Validate whether a given sequence is a Hamiltonian path

Company: Codeium

Role: Software Engineer

Category: Coding & Algorithms

Difficulty: medium

Interview Round: Take-home Project

You are given `strArr`, an array of **three strings** describing an undirected graph and a proposed vertex visit order: 1. `strArr[0]`: a comma-separated list of vertices in parentheses, e.g. `"(A,B,C)"` 2. `strArr[1]`: a comma-separated list of undirected edges in parentheses, e.g. `"(A-B,C-D)"` 3. `strArr[2]`: a comma-separated list of vertices representing the proposed path order, e.g. `"(C,A,B)"` Task: - Determine whether the proposed order is a **Hamiltonian path**: it must visit **every vertex in the graph exactly once**, and every consecutive pair in the order must be connected by an edge. Output: - Return `"yes"` if the order forms a Hamiltonian path. - Otherwise, return the **first vertex in the given order where the path fails**, meaning the earliest vertex `order[i]` such that either: - `order[i]` is not a vertex in the graph, or - `order[i]` has already appeared earlier in the order, or - there is **no edge** between `order[i-1]` and `order[i]` (for `i > 0`). Assumptions/constraints: - The graph has at least 2 vertices and is connected. - Vertices are represented by single tokens like `A`, `B`, `X`, etc. Examples: - Input: `["(A,B,C)", "(B-A,C-B)", "(C,A,B)"]` → Output: `"yes"` - Input: `["(X,Y,Z,Q)", "(X-Y,Y-Q,Y-Z)", "(Z,Y,Q,X)"]` → Output: `"Q"` (because there is no edge between `Q` and `X`)
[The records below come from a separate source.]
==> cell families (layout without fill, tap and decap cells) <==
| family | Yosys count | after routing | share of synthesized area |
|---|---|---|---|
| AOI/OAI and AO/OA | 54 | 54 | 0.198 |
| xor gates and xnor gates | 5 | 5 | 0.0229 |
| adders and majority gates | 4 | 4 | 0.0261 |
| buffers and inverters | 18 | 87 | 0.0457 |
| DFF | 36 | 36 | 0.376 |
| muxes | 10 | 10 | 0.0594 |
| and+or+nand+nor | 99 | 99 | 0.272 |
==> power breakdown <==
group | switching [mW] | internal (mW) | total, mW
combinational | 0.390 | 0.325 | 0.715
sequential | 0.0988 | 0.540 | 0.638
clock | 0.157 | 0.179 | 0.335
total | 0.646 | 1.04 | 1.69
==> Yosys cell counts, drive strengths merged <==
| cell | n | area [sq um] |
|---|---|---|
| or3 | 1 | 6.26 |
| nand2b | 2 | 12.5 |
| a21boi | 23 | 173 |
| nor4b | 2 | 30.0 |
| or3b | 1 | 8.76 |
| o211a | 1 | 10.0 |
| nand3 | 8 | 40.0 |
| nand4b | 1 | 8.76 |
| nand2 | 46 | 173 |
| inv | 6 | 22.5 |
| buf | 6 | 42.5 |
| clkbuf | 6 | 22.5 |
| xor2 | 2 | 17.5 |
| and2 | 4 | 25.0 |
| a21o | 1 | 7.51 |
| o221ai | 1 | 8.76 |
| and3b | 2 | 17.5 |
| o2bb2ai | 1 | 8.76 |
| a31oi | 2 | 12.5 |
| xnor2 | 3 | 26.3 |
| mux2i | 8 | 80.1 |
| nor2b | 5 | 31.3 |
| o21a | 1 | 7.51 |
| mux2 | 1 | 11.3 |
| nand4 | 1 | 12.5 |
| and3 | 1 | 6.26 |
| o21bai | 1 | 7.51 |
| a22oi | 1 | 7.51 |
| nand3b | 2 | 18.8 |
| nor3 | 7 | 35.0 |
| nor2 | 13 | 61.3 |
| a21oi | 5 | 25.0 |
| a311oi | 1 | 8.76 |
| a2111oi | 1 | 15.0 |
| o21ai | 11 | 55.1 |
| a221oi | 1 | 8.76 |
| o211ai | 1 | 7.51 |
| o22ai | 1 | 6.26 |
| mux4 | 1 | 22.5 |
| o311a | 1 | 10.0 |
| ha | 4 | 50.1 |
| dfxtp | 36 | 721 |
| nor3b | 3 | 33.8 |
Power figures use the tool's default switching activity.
`src/rtl/spi_fc_pkg.sv`:
```
// Package: protocol constants and the operation code type shared by the
// SPI register slave. The frame layout is fixed by the protocol, so these
// are localparams rather than module parameters.
package spi_fc_pkg;
    localparam int FRAME_BITS = 16;
    localparam int CMD_BITS   = 8;
    localparam int DATA_W     = 8;
    localparam int ADDR_W     = 6;
    localparam int OP_W       = 2;
    localparam int CNT_W      = $clog2(2 * FRAME_BITS);
    localparam int IDX_W      = $clog2(FRAME_BITS);

    typedef enum logic [OP_W-1:0] {
        OP_WRITE = 2'b00,
        OP_READ  = 2'b01,
        OP_RSV_A = 2'b10,
        OP_RSV_B = 2'b11
    } op_e;
endpackage

```
`src/rtl/spi_fc_sync.sv`:
```
// Module: spi_fc_sync
// Brings the asynchronous SPI pins into the clk domain through STAGES
// flops and derives single-cycle edge pulses.
// Assumes SCK high and low phases each last several clk periods.
module spi_fc_sync #(
    parameter int STAGES = 2
) (
    input  logic clk,
    input  logic rst_n,
    input  logic sck,
    input  logic csn,
    input  logic mosi,
    output logic sck_rise,
    output logic sck_fall,
    output logic cs_act,
    output logic cs_start,
    output logic cs_end,
    output logic mosi_s
);
    // bit 0 = sck, bit 1 = csn, bit 2 = mosi; idle value has csn high
    localparam logic [2:0] IDLE = 3'b010;

    logic [STAGES-1:0][2:0] stg;
    logic [1:0]             prev_q;
    logic [2:0]             last;

    // first synchronizer stage samples the raw pins
    always_ff @(posedge clk) begin
        if (!rst_n) stg[0] <= IDLE;
        else        stg[0] <= {mosi, csn, sck};
    end

    genvar g;
    generate
        for (g = 1; g < STAGES; g++) begin : g_stage
            // further synchronizer stages
            always_ff @(posedge clk) begin
                if (!rst_n) stg[g] <= IDLE;
                else        stg[g] <= stg[g-1];
            end
        end
    endgenerate

    assign last = stg[STAGES-1];

    // remembers previous synchronized sck and csn for edge detection
    always_ff @(posedge clk) begin
        if (!rst_n) prev_q <= IDLE[1:0];
        else        prev_q <= last[1:0];
    end

    assign cs_act   = ~last[1];
    assign cs_start = ~last[1] &  prev_q[1];
    assign cs_end   =  last[1] & ~prev_q[1];
    assign sck_rise = cs_act &  last[0] & ~prev_q[0];
    assign sck_fall = cs_act & ~last[0] &  prev_q[0];
    assign mosi_s   = last[2];
endmodule

```
`src/rtl/spi_fc_shifter.sv`:
```
// Module: spi_fc_shifter
// Counts SCK rising edges per chip-select window, collects the incoming
// frame, latches the command byte and serializes the in-frame reply
// (status byte, then reply byte, then zeros).
// Assumes edge pulses come from spi_fc_sync and are never simultaneous.
module spi_fc_shifter
    import spi_fc_pkg::*;
(
    input  logic                  clk,
    input  logic                  rst_n,
    input  logic                  sck_rise,
    input  logic                  sck_fall,
    input  logic                  cs_start,
    input  logic                  mosi_s,
    input  logic [DATA_W-1:0]     status_byte,
    input  logic [DATA_W-1:0]     reply_byte,
    output logic [CNT_W-1:0]      bit_cnt,
    output logic [FRAME_BITS-1:0] rx_frame,
    output logic [CMD_BITS-1:0]   cmd_q,
    output logic                  sdo_bit
);
    logic [CNT_W-1:0]      pos_q;
    logic [DATA_W-1:0]     status_q;
    logic [DATA_W-1:0]     reply_q;
    logic                  load_q;
    logic [FRAME_BITS-1:0] out_word;

    // receive shift register and saturating rising-edge counter
    always_ff @(posedge clk) begin
        if (!rst_n || cs_start) begin
            bit_cnt  <= '0;
            rx_frame <= '0;
        end else if (sck_rise) begin
            if (bit_cnt != '1) bit_cnt <= bit_cnt + 1'b1;
            if (bit_cnt < CNT_W'(FRAME_BITS)) rx_frame <= {rx_frame[FRAME_BITS-2:0], mosi_s};
        end
    end

    // captures the command byte on the 8th rising edge, flags reply load
    always_ff @(posedge clk) begin
        if (!rst_n || cs_start) begin
            cmd_q  <= '0;
            load_q <= 1'b0;
        end else begin
            load_q <= 1'b0;
            if (sck_rise && bit_cnt == CNT_W'(CMD_BITS - 1)) begin
                cmd_q  <= {rx_frame[CMD_BITS-2:0], mosi_s};
                load_q <= 1'b1;
            end
        end
    end

    // holds the two reply bytes: status at frame start, data after command
    always_ff @(posedge clk) begin
        if (!rst_n) begin
            status_q <= '0;
            reply_q  <= '0;
        end else if (cs_start) begin
            status_q <= status_byte;
            reply_q  <= '0;
        end else if (load_q) begin
            reply_q  <= reply_byte;
        end
    end

    // output bit position, advanced on each SCK falling edge
    always_ff @(posedge clk) begin
        if (!rst_n || cs_start)           pos_q <= '0;
        else if (sck_fall && pos_q != '1) pos_q <= pos_q + 1'b1;
    end

    assign out_word = {status_q, reply_q};

    // selects the current reply bit, zero beyond the frame
    always_comb begin
        if (pos_q < CNT_W'(FRAME_BITS))
            sdo_bit = out_word[IDX_W'(FRAME_BITS - 1) - pos_q[IDX_W-1:0]];
        else
            sdo_bit = 1'b0;
    end
endmodule

```
`src/rtl/spi_fc_regbank.sv`:
```
// Module: spi_fc_regbank
// Register file: address 0 is a constant identity value, 1..NUM_REGS-1
// are read/write, the rest read as zero. Also holds the sticky
// communication-error flag.
// Assumes wr_en is only raised for writable addresses.
module spi_fc_regbank
    import spi_fc_pkg::*;
#(
    parameter int                NUM_REGS = 8,
    parameter logic [DATA_W-1:0] DEV_ID   = 8'hC3
) (
    input  logic                             clk,
    input  logic                             rst_n,
    input  logic                             wr_en,
    input  logic [ADDR_W-1:0]                wr_addr,
    input  logic [DATA_W-1:0]                wr_data,
    input  logic                             dev_rst,
    input  logic                             err_set,
    input  logic                             err_clr,
    input  logic [ADDR_W-1:0]                rd_addr,
    output logic [DATA_W-1:0]                rd_data,
    output logic                             comm_err,
    output logic [(NUM_REGS-1)*DATA_W-1:0]   regs_flat
);
    logic [NUM_REGS-1:1][DATA_W-1:0] store;

    // writable registers, cleared by reset or by a device reset frame
    always_ff @(posedge clk) begin
        if (!rst_n || dev_rst) begin
            store <= '0;
        end else if (wr_en) begin
            for (int i = 1; i < NUM_REGS; i++)
                if (wr_addr == ADDR_W'(i)) store[i] <= wr_data;
        end
    end

    // sticky communication-error flag
    always_ff @(posedge clk) begin
        if (!rst_n || dev_rst) comm_err <= 1'b0;
        else if (err_set)      comm_err <= 1'b1;
        else if (err_clr)      comm_err <= 1'b0;
    end

    // read multiplexer with identity at 0 and zero for unused addresses
    always_comb begin
        rd_data = '0;
        if (rd_addr == '0) rd_data = DEV_ID;
        for (int i = 1; i < NUM_REGS; i++)
            if (rd_addr == ADDR_W'(i)) rd_data = store[i];
    end

    genvar g;
    generate
        for (g = 1; g < NUM_REGS; g++) begin : g_flat
            assign regs_flat[(g-1)*DATA_W +: DATA_W] = store[g];
        end
    endgenerate
endmodule

```
`src/rtl/spi_fc_slave.sv`:
```
// Module: spi_fc_slave (top)
// SPI mode-0 register slave with in-frame reply, frame-length checking
// and all-zero-frame device reset. Decodes the frame at chip-select
// release and drives the register bank.
// Assumes SCK is much slower than clk (several clk periods per phase).
module spi_fc_slave
    import spi_fc_pkg::*;
#(
    parameter int                NUM_REGS    = 8,
    parameter logic [DATA_W-1:0] DEV_ID      = 8'hC3,
    parameter int                SYNC_STAGES = 2
) (
    input  logic clk,
    input  logic rst_n,
    input  logic sck,
    input  logic csn,
    input  logic mosi,
    output logic sdo,
    output logic sdo_oe
);
    logic                           sck_rise, sck_fall, cs_act, cs_start, cs_end, mosi_s;
    logic [CNT_W-1:0]               bit_cnt;
    logic [FRAME_BITS-1:0]          rx_frame;
    logic [CMD_BITS-1:0]            cmd_q;
    logic                           sdo_bit;
    logic [DATA_W-1:0]              rd_data, status_byte, reply_byte;
    logic                           comm_err;
    logic [(NUM_REGS-1)*DATA_W-1:0] regs_flat;
    logic                           frame_ok, all_zero, dev_rst, wr_en, err_set;
    op_e                            cmd_op, frame_op;
    logic [ADDR_W-1:0]              rd_addr, wr_addr;

    spi_fc_sync #(.STAGES(SYNC_STAGES)) u_sync (
        .clk(clk), .rst_n(rst_n), .sck(sck), .csn(csn), .mosi(mosi),
        .sck_rise(sck_rise), .sck_fall(sck_fall), .cs_act(cs_act),
        .cs_start(cs_start), .cs_end(cs_end), .mosi_s(mosi_s)
    );

    spi_fc_shifter u_shift (
        .clk(clk), .rst_n(rst_n), .sck_rise(sck_rise), .sck_fall(sck_fall),
        .cs_start(cs_start), .mosi_s(mosi_s), .status_byte(status_byte),
        .reply_byte(reply_byte), .bit_cnt(bit_cnt), .rx_frame(rx_frame),
        .cmd_q(cmd_q), .sdo_bit(sdo_bit)
    );

    // command-phase decode feeding the reply byte
    assign cmd_op      = op_e'(cmd_q[CMD_BITS-1 -: OP_W]);
    assign rd_addr     = cmd_q[ADDR_W-1:0];
    assign status_byte = {comm_err, {(DATA_W-1){1'b0}}};
    assign reply_byte  = (cmd_op == OP_WRITE || cmd_op == OP_READ) ? rd_data : '0;

    // end-of-frame decode: length check, zero-frame reset, write commit
    assign frame_op = op_e'(rx_frame[FRAME_BITS-1 -: OP_W]);
    assign wr_addr  = rx_frame[DATA_W +: ADDR_W];
    assign frame_ok = cs_end && (bit_cnt == CNT_W'(FRAME_BITS));
    assign all_zero = (rx_frame == '0);
    assign dev_rst  = frame_ok && all_zero;
    assign err_set  = cs_end && (bit_cnt != CNT_W'(FRAME_BITS));
    assign wr_en    = frame_ok && !all_zero && frame_op == OP_WRITE
                      && wr_addr != '0 && wr_addr < ADDR_W'(NUM_REGS);

    spi_fc_regbank #(.NUM_REGS(NUM_REGS), .DEV_ID(DEV_ID)) u_regs (
        .clk(clk), .rst_n(rst_n), .wr_en(wr_en), .wr_addr(wr_addr),
        .wr_data(rx_frame[DATA_W-1:0]), .dev_rst(dev_rst), .err_set(err_set),
        .err_clr(frame_ok), .rd_addr(rd_addr), .rd_data(rd_data),
        .comm_err(comm_err), .regs_flat(regs_flat)
    );

    // pad-side outputs
    assign sdo_oe = cs_act;
    assign sdo    = cs_act & sdo_bit;
endmodule

```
Quick Answer: This question evaluates understanding of graph theory concepts—specifically Hamiltonian paths, graph representation parsing, and sequential edge validation— within the Coding & Algorithms domain and emphasizes practical application of graph traversal and validation rather than purely theoretical proofs.

Parse a graph and proposed order, returning yes or the first vertex where the path fails.

Constraints

  • Graph is undirected

Examples

Input: (['(A,B,C)', '(B-A,C-B)', '(C,B,A)'],)

Expected Output: 'yes'

Explanation: Valid path.

Input: (['(X,Y,Z,Q)', '(X-Y,Y-Q,Y-Z)', '(Z,Y,Q,X)'],)

Expected Output: 'X'

Explanation: Fails at X after Q.

Input: (['(A,B,C)', '(A-B,B-C)', '(A,B,B)'],)

Expected Output: 'B'

Explanation: Repeated vertex.

Input: (['(A,B,C)', '(A-B,B-C)', '(A,B)'],)

Expected Output: 'C'

Explanation: Missing C deterministically.

Hints

  1. Check membership, duplicates, and each consecutive edge in order.